Most payroll platforms start the same way. A team builds payroll for one country. It works. They sign a second client, and because the second client has a slightly different benefit structure — a different car allowance rule, a company pension that follows a non-standard formula — they fork the codebase. Now there are two copies. By the time they reach the fifth country and the fiftieth client, they've accumulated dozens of parallel codebases, each drifting from the original.

The math is straightforward. A provider running 200 companies across five countries is maintaining up to 1,000 separate configurations. Each country regulation changes at least once a year — Germany on January 1, the UK in April, Spain whenever the Boletín Oficial del Estado publishes a new IRPF table. That means hundreds of manual patches every year, applied to hundreds of forks, each with its own history of customizations.

This is not a hypothetical failure mode. It is the default architecture of most payroll platforms built in the last twenty years. And it fails in predictable ways:

  • Compliance drift. Fork number 147 misses the January update because the patch didn't merge cleanly with a client-specific modification from March.
  • Regression blindness. A fix to the social security calculation in the master branch breaks a custom wage type in a client fork — but nobody runs the client's tests against the master, because the client's tests live in the fork.
  • Update paralysis. Providers delay annual updates because patching 200 forks is a two-month project. Payslips run on outdated rates until the backlog clears.
  • Onboarding cost. Every new client requires a new fork, a new set of customizations, and a new entry in the update pipeline. The marginal cost of adding client 201 is nearly the same as adding client 1.

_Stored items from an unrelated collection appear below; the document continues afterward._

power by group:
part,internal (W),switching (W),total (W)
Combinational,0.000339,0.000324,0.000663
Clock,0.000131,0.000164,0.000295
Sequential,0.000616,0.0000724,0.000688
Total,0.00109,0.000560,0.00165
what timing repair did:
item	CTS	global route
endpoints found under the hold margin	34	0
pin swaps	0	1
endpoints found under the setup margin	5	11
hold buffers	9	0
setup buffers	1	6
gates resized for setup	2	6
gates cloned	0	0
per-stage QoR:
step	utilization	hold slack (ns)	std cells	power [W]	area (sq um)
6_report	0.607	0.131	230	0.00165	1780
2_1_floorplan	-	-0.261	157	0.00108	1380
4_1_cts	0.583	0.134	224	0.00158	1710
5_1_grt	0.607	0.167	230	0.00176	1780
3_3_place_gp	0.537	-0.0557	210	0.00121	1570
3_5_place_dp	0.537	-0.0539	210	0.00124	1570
<file path="src/rtl/uart_led_pwm_ctrl.sv">
// UART byte decoder driving NUM_CH PWM LED channels; optional blink gating under LED_BLINK_EN.
// States: IDLE | decode command bytes;  WAIT_VAL | expect value byte after a header, with timeout.
module uart_led_pwm_ctrl #(
  parameter int NUM_CH      = 3,
  parameter int PWM_BITS    = 8,
  parameter int TIMEOUT_CYC = 1000000,
  parameter int BLINK_HALF  = 6000000
) (
  input  logic              clk,
  input  logic              rst,
  input  logic [7:0]        rx_byte,
  input  logic              rx_done,
  output logic [NUM_CH-1:0] led,
  output logic              cmd_err,
  output logic              busy
);

  localparam int CW = (NUM_CH > 1) ? $clog2(NUM_CH) : 1;
  localparam int TW = $clog2(TIMEOUT_CYC);
  localparam logic [TW-1:0]       TMO_LAST  = TW'(TIMEOUT_CYC - 1);
  localparam logic [PWM_BITS-1:0] DUTY_FULL = '1;
  localparam logic [7:0]          DIG_LAST  = 8'(8'h30 + NUM_CH - 1);

  if (NUM_CH < 1 || NUM_CH > 8) begin : g_bad_num_ch
    $error("NUM_CH must be in 1..8");
  end
  if (PWM_BITS < 2 || PWM_BITS > 8) begin : g_bad_pwm_bits
    $error("PWM_BITS must be in 2..8");
  end
  if (TIMEOUT_CYC < 2) begin : g_bad_timeout
    $error("TIMEOUT_CYC must be at least 2");
  end
  if (BLINK_HALF < 2) begin : g_bad_blink
    $error("BLINK_HALF must be at least 2");
  end

  typedef enum logic {IDLE, WAIT_VAL} state_e;

  state_e              state_q, state_d;
  logic [PWM_BITS-1:0] duty_q [NUM_CH];
  logic [PWM_BITS-1:0] duty_d [NUM_CH];
  logic [PWM_BITS-1:0] pwm_cnt_q;
  logic [TW-1:0]       tmo_q, tmo_d;
  logic [CW-1:0]       pend_q, pend_d;
  logic                err_q, err_d;
  logic [NUM_CH-1:0]   led_q, led_d;

  logic                let_vld;
  logic                let_on;
  logic [1:0]          let_ch;
  logic                is_digit;

`ifdef LED_BLINK_EN
  localparam int BW = $clog2(BLINK_HALF);
  localparam logic [BW-1:0] BLINK_LAST = BW'(BLINK_HALF - 1);
  logic              mask_tgt_q, mask_tgt_d;
  logic [NUM_CH-1:0] blink_mask_q, blink_mask_d;
  logic [BW-1:0]     blink_cnt_q;
  logic              blink_phase_q;
`endif

  assign is_digit = (rx_byte >= 8'h30) && (rx_byte <= DIG_LAST);

  always_comb begin
    let_vld = 1'b0;
    let_on  = 1'b0;
    let_ch  = 2'd0;
    case (rx_byte)
      8'h52: begin let_vld = 1'b1; let_on = 1'b1; let_ch = 2'd0; end
      8'h47: begin let_vld = 1'b1; let_on = 1'b1; let_ch = 2'd1; end
      8'h42: begin let_vld = 1'b1; let_on = 1'b1; let_ch = 2'd2; end
      8'h72: begin let_vld = 1'b1; let_on = 1'b0; let_ch = 2'd0; end
      8'h67: begin let_vld = 1'b1; let_on = 1'b0; let_ch = 2'd1; end
      8'h62: begin let_vld = 1'b1; let_on = 1'b0; let_ch = 2'd2; end
      default: ;
    endcase
  end

  always_comb begin
    state_d = state_q;
    duty_d  = duty_q;
    tmo_d   = tmo_q;
    pend_d  = pend_q;
    err_d   = 1'b0;
`ifdef LED_BLINK_EN
    mask_tgt_d   = mask_tgt_q;
    blink_mask_d = blink_mask_q;
`endif
    unique case (state_q)
      IDLE: begin
        if (rx_done) begin
          if (let_vld && (32'(let_ch) < NUM_CH)) begin
            for (int k = 0; k < NUM_CH; k++) begin
              if (32'(let_ch) == k) duty_d[k] = let_on ? DUTY_FULL : '0;
            end
          end else if (rx_byte == 8'h21) begin
            for (int k = 0; k < NUM_CH; k++) duty_d[k] = '0;
`ifdef LED_BLINK_EN
            blink_mask_d = '0;
`endif
          end else if (is_digit) begin
            pend_d  = rx_byte[CW-1:0];
            tmo_d   = '0;
            state_d = WAIT_VAL;
`ifdef LED_BLINK_EN
            mask_tgt_d = 1'b0;
          end else if (rx_byte == 8'h4B) begin
            mask_tgt_d = 1'b1;
            tmo_d      = '0;
            state_d    = WAIT_VAL;
`endif
          end else begin
            err_d = 1'b1;
          end
        end
      end
      WAIT_VAL: begin
        // A byte on the timeout cycle wins over the timeout.
        if (rx_done) begin
          state_d = IDLE;
`ifdef LED_BLINK_EN
          if (mask_tgt_q) begin
            blink_mask_d = rx_byte[NUM_CH-1:0];
          end else begin
            for (int k = 0; k < NUM_CH; k++) begin
              if (32'(pend_q) == k) duty_d[k] = rx_byte[PWM_BITS-1:0];
            end
          end
`else
          for (int k = 0; k < NUM_CH; k++) begin
            if (32'(pend_q) == k) duty_d[k] = rx_byte[PWM_BITS-1:0];
          end
`endif
        end else if (tmo_q == TMO_LAST) begin
          state_d = IDLE;
          err_d   = 1'b1;
        end else begin
          tmo_d = tmo_q + TW'(1);
        end
      end
      default: state_d = IDLE;
    endcase
  end

  always_comb begin
    led_d = '0;
    for (int k = 0; k < NUM_CH; k++) begin
`ifdef LED_BLINK_EN
      led_d[k] = ((duty_q[k] == DUTY_FULL) || (pwm_cnt_q < duty_q[k]))
                 && (blink_phase_q || !blink_mask_q[k]);
`else
      led_d[k] = (duty_q[k] == DUTY_FULL) || (pwm_cnt_q < duty_q[k]);
`endif
    end
  end

  always_ff @(posedge clk) begin
    if (rst) begin
      state_q   <= IDLE;
      for (int k = 0; k < NUM_CH; k++) duty_q[k] <= '0;
      pwm_cnt_q <= '0;
      tmo_q     <= '0;
      pend_q    <= '0;
      err_q     <= 1'b0;
      led_q     <= '0;
    end else begin
      state_q   <= state_d;
      duty_q    <= duty_d;
      pwm_cnt_q <= pwm_cnt_q + PWM_BITS'(1);
      tmo_q     <= tmo_d;
      pend_q    <= pend_d;
      err_q     <= err_d;
      led_q     <= led_d;
    end
  end

`ifdef LED_BLINK_EN
  always_ff @(posedge clk) begin
    if (rst) begin
      mask_tgt_q    <= 1'b0;
      blink_mask_q  <= '0;
      blink_cnt_q   <= '0;
      blink_phase_q <= 1'b1;
    end else begin
      mask_tgt_q   <= mask_tgt_d;
      blink_mask_q <= blink_mask_d;
      if (blink_cnt_q == BLINK_LAST) begin
        blink_cnt_q   <= '0;
        blink_phase_q <= ~blink_phase_q;
      end else begin
        blink_cnt_q <= blink_cnt_q + BW'(1);
      end
    end
  end
`endif

  assign led     = led_q;
  assign cmd_err = err_q;
  assign busy    = (state_q == WAIT_VAL);

endmodule

</file>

The root cause is architectural, not operational. When statutory logic and client customization live in the same artifact, every customization becomes a merge conflict with every compliance update. The solution is to separate them — structurally, not just conceptually.

What's needed is a model where the statutory base is maintained once and consumed many times, where industry conventions are shared across all companies in a sector, and where company-specific rules are isolated in a layer that never interferes with the compliance logic below it. That's what the composable regulation model provides.

The Three-Layer Regulation Stack

The composable regulation model separates payroll logic into three distinct layers. Each layer has a clear scope, a clear owner, and a clear update cycle. They stack — each layer can extend or override the layer below it — but they never merge into a single artifact.

Layer 1: Country Regulation

The country regulation is the statutory base. It contains everything required by law: income tax withholding (the German PAP algorithm, the UK PAYE tables, the French PAS calculation), social security contributions (employee and employer shares, contribution ceilings, reduced rates for specific employment types), and statutory minimums (minimum wage, mandatory vacation accrual, statutory sick pay rates).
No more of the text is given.